The limiting case $p \to \infty$ then of course means that $f \in L^\infty$ if $f$ has no singularities in some sense (essentially bounded). Then we define $\|f\|_\infty = \operatorname{ess sup}_{x\in X} |f(x)|$, which is a norm in $L^\infty$. In some cases it even holds that $\|f\|_\infty = \lim_{p \to \infty} \|f\|_p$.

How about $p \to 0$? I've never really seen anything said about this space, so I guess it's not very interesting. But I still started to think about it. Now, $f \in L^0$ should mean that $f$ is extremely bounded at infinity, meaning that $f$ is compactly supported. Of course because we are talking about measure and integration theory, the notion of compact support has to be modified accordingly. I guess we want to define that $f \in L^0$ if the support of $f$ is compact modulo sets of measure $0$. Is this how we should think about $L^0$? If it is, then we probably want to define $\|f\|_0 = \mu(\operatorname{spt} f)$, or something like that.

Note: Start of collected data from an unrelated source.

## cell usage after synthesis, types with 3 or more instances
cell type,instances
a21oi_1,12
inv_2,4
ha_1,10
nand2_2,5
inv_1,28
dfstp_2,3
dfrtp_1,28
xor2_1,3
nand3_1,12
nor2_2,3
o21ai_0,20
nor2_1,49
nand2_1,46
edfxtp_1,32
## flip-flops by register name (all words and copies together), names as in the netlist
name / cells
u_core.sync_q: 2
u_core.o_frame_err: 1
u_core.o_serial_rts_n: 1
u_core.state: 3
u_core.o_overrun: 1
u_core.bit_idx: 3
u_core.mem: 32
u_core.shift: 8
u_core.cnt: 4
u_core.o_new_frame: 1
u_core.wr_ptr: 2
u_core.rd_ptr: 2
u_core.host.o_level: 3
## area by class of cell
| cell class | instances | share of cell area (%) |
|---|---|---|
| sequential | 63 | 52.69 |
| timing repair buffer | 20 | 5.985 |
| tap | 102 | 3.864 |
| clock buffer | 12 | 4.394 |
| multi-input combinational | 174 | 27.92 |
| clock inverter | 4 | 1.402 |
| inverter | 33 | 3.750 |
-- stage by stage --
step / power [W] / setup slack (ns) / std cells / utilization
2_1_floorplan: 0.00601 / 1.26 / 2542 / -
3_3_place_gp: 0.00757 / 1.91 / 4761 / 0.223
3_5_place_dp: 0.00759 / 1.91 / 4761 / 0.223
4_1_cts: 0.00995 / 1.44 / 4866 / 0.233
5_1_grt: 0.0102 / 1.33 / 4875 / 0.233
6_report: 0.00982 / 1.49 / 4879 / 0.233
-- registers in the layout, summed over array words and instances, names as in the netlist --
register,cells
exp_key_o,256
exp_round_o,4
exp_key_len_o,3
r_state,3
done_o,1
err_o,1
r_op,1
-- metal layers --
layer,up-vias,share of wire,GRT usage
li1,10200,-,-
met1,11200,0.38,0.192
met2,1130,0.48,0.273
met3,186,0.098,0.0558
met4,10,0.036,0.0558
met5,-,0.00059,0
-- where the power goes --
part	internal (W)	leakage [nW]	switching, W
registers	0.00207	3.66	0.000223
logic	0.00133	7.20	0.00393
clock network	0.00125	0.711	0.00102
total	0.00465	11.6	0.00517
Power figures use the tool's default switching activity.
File: config.mk
export PLATFORM = sky130hd
export DESIGN_NAME = comp_4_cascade
export DESIGN_NICKNAME = d
export VERILOG_FILES = /design/src/rtl/comp_4_cascade.sv
export SDC_FILE = /design/constraint.sdc
export NUM_CORES = 1
export LEC_CHECK = 0
export BUFFER_PORTS_ARGS = -buffer_cell sky130_fd_sc_hd__buf_2
export CAP_MARGIN = 0
export CORE_AREA = 2 2 39 41
export DETAILED_ROUTE_END_ITERATION = 12
export DIE_AREA = 0 0 41 43
export GPL_TIMING_DRIVEN = 0
export PLACE_DENSITY = 0.53
export SYNTH_ARGS = -nofsm -noshare
export SYNTH_HDL_FRONTEND = slang
export SYNTH_SLANG_ARGS = --single-unit
File: constraint.sdc
create_clock -name clk -period 1.1 [get_ports clk]
set_input_delay 0.11 -clock clk [delete_from_list [all_inputs] [get_ports clk]]
set_output_delay 0.11 -clock clk [all_outputs]
set_load 0.05 [all_outputs]
File: src/rtl/comp_4_cascade.sv
// One slice of a cascadable unsigned magnitude comparator. The local compare wins
// when the slices differ; when they are equal, the lower stage's verdict passes through.
module comp_4_cascade #(
    parameter int WIDTH = 4
) (
    input  logic             clk,
    input  logic             rst_n,
    input  logic [WIDTH-1:0] a,
    input  logic [WIDTH-1:0] b,
    input  logic             last_gt,
    input  logic             last_eq,
    input  logic             last_lt,
    input  logic             in_valid,
    output logic             gt,
    output logic             eq,
    output logic             lt,
    output logic             cascade_err,
    output logic             gt_q,
    output logic             eq_q,
    output logic             lt_q,
    output logic             err_q,
    output logic             out_valid
);

    logic local_gt;
    logic local_lt;
    logic gt_d;
    logic eq_d;
    logic lt_d;
    logic err_d;

    assign local_gt = (a > b);
    assign local_lt = (a < b);

    // Exactly one of last_* may be set; anything else is a broken chain.
    always_comb begin
        cascade_err = 1'b1;
        case ({last_gt, last_eq, last_lt})
            3'b100, 3'b010, 3'b001: cascade_err = 1'b0;
            default:                cascade_err = 1'b1;
        endcase
    end

    // Priority keeps the result one-hot even for a malformed cascade:
    // local gt, local lt, then last_gt, then last_lt, otherwise eq.
    always_comb begin
        gt = 1'b0;
        eq = 1'b0;
        lt = 1'b0;
        if (local_gt) begin
            gt = 1'b1;
        end else if (local_lt) begin
            lt = 1'b1;
        end else if (last_gt) begin
            gt = 1'b1;
        end else if (last_lt) begin
            lt = 1'b1;
        end else begin
            eq = 1'b1;
        end
    end

    // in_valid qualifies the inputs for one capture; there is no ready, so the
    // result appears one cycle later with out_valid and holds until the next capture.
    always_comb begin
        gt_d  = gt_q;
        eq_d  = eq_q;
        lt_d  = lt_q;
        err_d = err_q;
        if (in_valid) begin
            gt_d  = gt;
            eq_d  = eq;
            lt_d  = lt;
            err_d = cascade_err;
        end
    end

    always_ff @(posedge clk or negedge rst_n) begin
        if (!rst_n) begin
            gt_q      <= 1'b0;
            eq_q      <= 1'b0;
            lt_q      <= 1'b0;
            err_q     <= 1'b0;
            out_valid <= 1'b0;
        end else begin
            gt_q      <= gt_d;
            eq_q      <= eq_d;
            lt_q      <= lt_d;
            err_q     <= err_d;
            out_valid <= in_valid;
        end
    end

endmodule

Word level (Yosys, flattened, before mapping)

Index checks and enable logic that the tools add are counted.
W data, S select, Z words.

Equal/unequal tests: 3
Muxes and demuxes: 12
Reductions and logical operators: 1
Order comparisons: 2

Operators by type and width:

| operator             | number |
|---|---|
| $mux W1              | 12 |
| $gt A4 B4 Y1         | 1 |
| $lt A4 B4 Y1         | 1 |
| $eq A3 B1 Y1 const B | 1 |
| $eq A3 B2 Y1 const B | 1 |
| $eq A3 B3 Y1 const B | 1 |
| $reduce_or A3 Y1     | 1 |

Logic and storage cells: 23
Bits in registers: 5

Depth between registers and ports, before layout

Depth in word-level cells: 4
Mapped depth: 6
Gate-level depth less buffers: 6

Least setup slack after synthesis

No wires, ideal clock.

Kind: input to output
Start point: input port b[3]
End point: output port eq
Buffers on the path: 0
Path slack: -0.539 ns
Arrival: 1.529 ns
Stages: 5
Cells stage by stage: inv_1 -> ha_1 -> nand2_2 -> or3_1 -> nor3_2

Longest elaborated chain between the ends: 3
Elaborated cells between the ends (all ways): 4

Ends and longest elaborated chain:

| element         | RTL line | RTL |
|---|---|---|
| start, declared | 9        | `input logic [WIDTH-1:0] b,` |
| $lt A4 B4 Y1    | 33       | `assign local_lt = (a < b);` |
| $mux W1         | 52       | `end else if (local_lt) begin` |
| $mux W1 (*)     | 50       | `if (local_gt) begin` |
| end, declared   | 15       | `output logic eq,` |

Mark *: on every way between the ends. The rest lies on a longest branch, timed or not.

Worst setup path in the final report

Ends and elaborated chain as after synthesis.

==> metrics.txt <==
# TYPE chip_impl_metric gauge
chip_impl_info{name="outcome",value="finished, violations left"} 1
chip_impl_info{name="violations",value="negative setup slack"} 1
chip_impl_metric{name="final_setup_vio_count",unit=""} 3
chip_impl_metric{name="gpl.final_weighted_congestion",unit=""} 0.644
chip_impl_metric{name="required",unit="ns"} 0.99
chip_impl_metric{name="insertedDiodeCount",unit=""} 0
chip_impl_metric{name="yosys.cell_types.count",unit=""} 17
chip_impl_metric{name="via_count",unit=""} 355
chip_impl_metric{name="post_synthesis_cell_count",unit=""} 38
chip_impl_metric{name="fin_hold_ws",unit="ns"} 0.0805
chip_impl_metric{name="cellPowerDensity",unit="nW/um2"} 1140
chip_impl_metric{name="ys_warn_count",unit=""} 0
chip_impl_info{name="startpoint_type",value="primary input"} 1
chip_impl_metric{name="grt_pass1_wl",unit="um"} 1440
chip_impl_metric{name="globalRoute.totalOverflow",unit=""} 0
chip_impl_metric{name="synth-seq-cells",unit=""} 5
chip_impl_metric{name="dr.first_iter.drc_count",unit=""} 0
chip_impl_metric{name="tcrit_tclk_final",unit="%"} 122
chip_impl_metric{name="proportion_of_synthesized_chip_area_in_sequential_cells",unit="%"} 36.9
chip_impl_metric{name="final-hold-violation-count",unit=""} 0
chip_impl_info{name="reg2reg_from",value="err_q"} 1
chip_impl_metric{name="grt_pass1_vias",unit=""} 358
chip_impl_metric{name="cts.path.max_buffers",unit=""} 2
chip_impl_metric{name="finalPower",unit="W"} 0.000770
chip_impl_metric{name="timing.final.max_slew_violations",unit=""} 0
chip_impl_metric{name="timing_worst_slew_pin_value",unit="ns"} 0.299
chip_impl_metric{name="cts_htree_levels",unit=""} 1
chip_impl_info{name="ys_top_cells_by_count",value="sky130_fd_sc_hd__inv_1, sky130_fd_sc_hd__dfrtp_1, sky130_fd_sc_hd__ha_1, sky130_fd_sc_hd__nand2_1"} 1
chip_impl_metric{name="cts.sinks",unit=""} 5
chip_impl_metric{name="syn-cell-area",unit="um2"} 339
chip_impl_info{name="hold_start",value="in_valid"} 1
chip_impl_metric{name="async_s_r_ff_share_synth",unit="%"} 100
chip_impl_metric{name="place.detailed.instances",unit=""} 76
chip_impl_metric{name="detailedRoute.firstPassIterationCount",unit=""} 1
chip_impl_metric{name="insertion_delay",unit="ns"} 0.24
chip_impl_metric{name="max_cap_viol_count",unit=""} 0
chip_impl_metric{name="cts.clk_slew.worst_paths",unit="ns"} 0.04
chip_impl_metric{name="timing.critical_path.arrival",unit="ns"} 1.23
chip_impl_metric{name="dieArea",unit="um2"} 1760
chip_impl_metric{name="dp_hpwl",unit="um"} 658
chip_impl_info{name="reg2reg_to",value="err_q"} 1
chip_impl_metric{name="filler_free_cell_count_of_the_finished_design",unit=""} 83
chip_impl_info{name="rsz_0062_raised_after_global_routing",value="yes"} 1
chip_impl_metric{name="min_period",unit="ns"} 1.34
chip_impl_info{name="cell_accounting_for_the_most_synthesized_area",value="sky130_fd_sc_hd__dfrtp_1"} 1
chip_impl_metric{name="stdcell_area",unit="um2"} 673
chip_impl_metric{name="floorplan.initialDensity",unit="%"} 24.5
chip_impl_metric{name="r2r.worst_path.cells",unit=""} 1
chip_impl_metric{name="final_layout_size_suffix_gt1_share",unit="%"} 64.2
chip_impl_info{name="setup.worst_path.class",value="in -> out"} 1
chip_impl_metric{name="groute.usage.overall",unit="%"} 11.8
chip_impl_metric{name="cts_buffers",unit=""} 3
chip_impl_info{name="end_kind",value="primary output"} 1
chip_impl_metric{name="boundaryPins",unit=""} 23
chip_impl_metric{name="grt_start_max_net_pins",unit=""} 9
chip_impl_metric{name="p_leak",unit="nW"} 0.321
chip_impl_metric{name="port_buffers",unit=""} 22
chip_impl_info{name="synth_area_leaders",value="sky130_fd_sc_hd__dfrtp_1, sky130_fd_sc_hd__ha_1, sky130_fd_sc_hd__inv_1"} 1
chip_impl_metric{name="placedInstanceArea",unit="um2"} 551
chip_impl_metric{name="holdPathStages",unit=""} 1
chip_impl_metric{name="wire_per_inst",unit="um"} 9.83
chip_impl_metric{name="nFillCells",unit=""} 153
chip_impl_metric{name="post_drt_via_cell_ratio",unit=""} 4.28
chip_impl_metric{name="grt_antenna_before_repair",unit=""} 0
chip_impl_metric{name="die_h",unit="um"} 43
chip_impl_metric{name="synth-edff-count",unit=""} 0
chip_impl_metric{name="mappedNetlistNets",unit=""} 56
chip_impl_metric{name="worst_slew_slack_as_a_fraction_of_its_limit",unit="%"} 79.9
chip_impl_metric{name="critical_path.max_fanout",unit=""} 4
chip_impl_info{name="worstHoldPathType",value="in -> reg"} 1
chip_impl_metric{name="final_nets",unit=""} 86
chip_impl_info{name="post-synth-top-count-cell",value="sky130_fd_sc_hd__inv_1"} 1
chip_impl_metric{name="routed_wirelength",unit="um"} 816
chip_impl_info{name="whs_endpoint",value="out_valid"} 1
chip_impl_info{name="tritoncts",value="done"} 1
chip_impl_metric{name="fin_skew",unit="ns"} 0
chip_impl_metric{name="setup_ws",unit="ns"} -0.242
chip_impl_metric{name="syn_to_final_growth",unit="%"} 98.5
chip_impl_info{name="clk_root_buffer_cell",value="sky130_fd_sc_hd__clkbuf_4"} 1
chip_impl_metric{name="max_clock_freq",unit="GHz"} 0.745
chip_impl_metric{name="floorplan.core_area",unit="um2"} 1380
chip_impl_metric{name="placementRows",unit=""} 14
chip_impl_metric{name="ir_worst_vdd",unit="uV"} 321
chip_impl_metric{name="die_w",unit="um"} 41
chip_impl_metric{name="rrSetupSlack",unit="ns"} 0.35
chip_impl_metric{name="route.detailed.drc",unit=""} 0
chip_impl_metric{name="synth_top_area_share",unit="%"} 36.9
chip_impl_metric{name="syn_area_per_cell",unit="um2"} 8.92
chip_impl_metric{name="ant_nets",unit=""} 0
chip_impl_info{name="synthFlopType",value="sky130_fd_sc_hd__dfrtp_1"} 1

So, what is the number $\lim_{p \to 0} \|f\|_p$? For measurable compactly supported bounded functions it is easy to see that \begin{align} \lim_{p \to 0} \int_X |f|^p = \mu(\operatorname{spt} f)\,. \end{align} But if we want to take the limit of $\|f\|_p$, the integral should be raised to the power $1/p$, which tends to infinity, which complicates things.

So my questions are: what should the space $L^0$ be, what should be its "norm" $\|f\|_0$ and when is $\|f\|_0$ the limit of $\|f\|_p$?

Also, why does the wikipedia page on $L^p$ spaces refer to $L^0$ as the space of measurable functions? (In the case $\mu(X) < \infty$ it would make sense since $L^0$ restricts the behavior of its elements at infinity, and in the $\mu(X)< \infty$ case there is no "behavior at infinity".)

Answer 1

If $\mu(X)=1$, there exists $p>0$ with $f\in L^p(\mu)$, and if we agree that $\log(0)=-\infty$ and $\exp(-\infty)=0$ then $$\lim_{p\to0}||f||_p=\exp\left(\int\log|f|\,d\mu\right), $$the geometric mean of $|f|$. Hence some people sometimes write $||f||_0$ for the geometric mean.

Assume $f\ge0$. First, Jensen's inequality with $\phi(t)=e^{pt}$ shows that $$||f||_p\ge||f||_0\quad(p>0).$$

Note that $$\log(t)\le c_pt^p\quad(t\ge0).$$So if $f\in L^p$ then $\int\log^+f<\infty$, and hence $\int\log f$ exists (as an element of $[-\infty,\infty)$). Fix $q>0$ such that $$\int f^q\log^2(f)<\infty.$$

Now $$e^t\le 1+t+\frac{t^2}{2}e^t\quad(t\ge0)$$and $$e^t\le 1+t+\frac{t^2}2\quad(t\le 0).$$

Suppose $0<p<q$. If $f=0$ on a set of positive measure then Holder shows that $||f||_p\to0$. Assume that $f>0$ almost everywhere. Let $f=e^g$. Let $E$ be the set where $g\ge0$ and $F$ the set where $g<0$. Now $$\int_Ef^p=\int_Ee^{pg}\le\int_E\left(1+pg+\frac{p^2g^2}{2}f^p\right)\le\int_E\left(1+pg+\frac{p^2g^2}{2}f^q\right),$$while$$\int_F f^p\le\int_F\left(1+pg+\frac{p^2g^2}{2}\right).$$ Hence $$\int f^p\le 1+p\int\log f+cp^2,$$where $c=\frac12\int(1+f^q)\log^2f$. Hence $\limsup_{p\to0}||f||_p\le||f||_0$.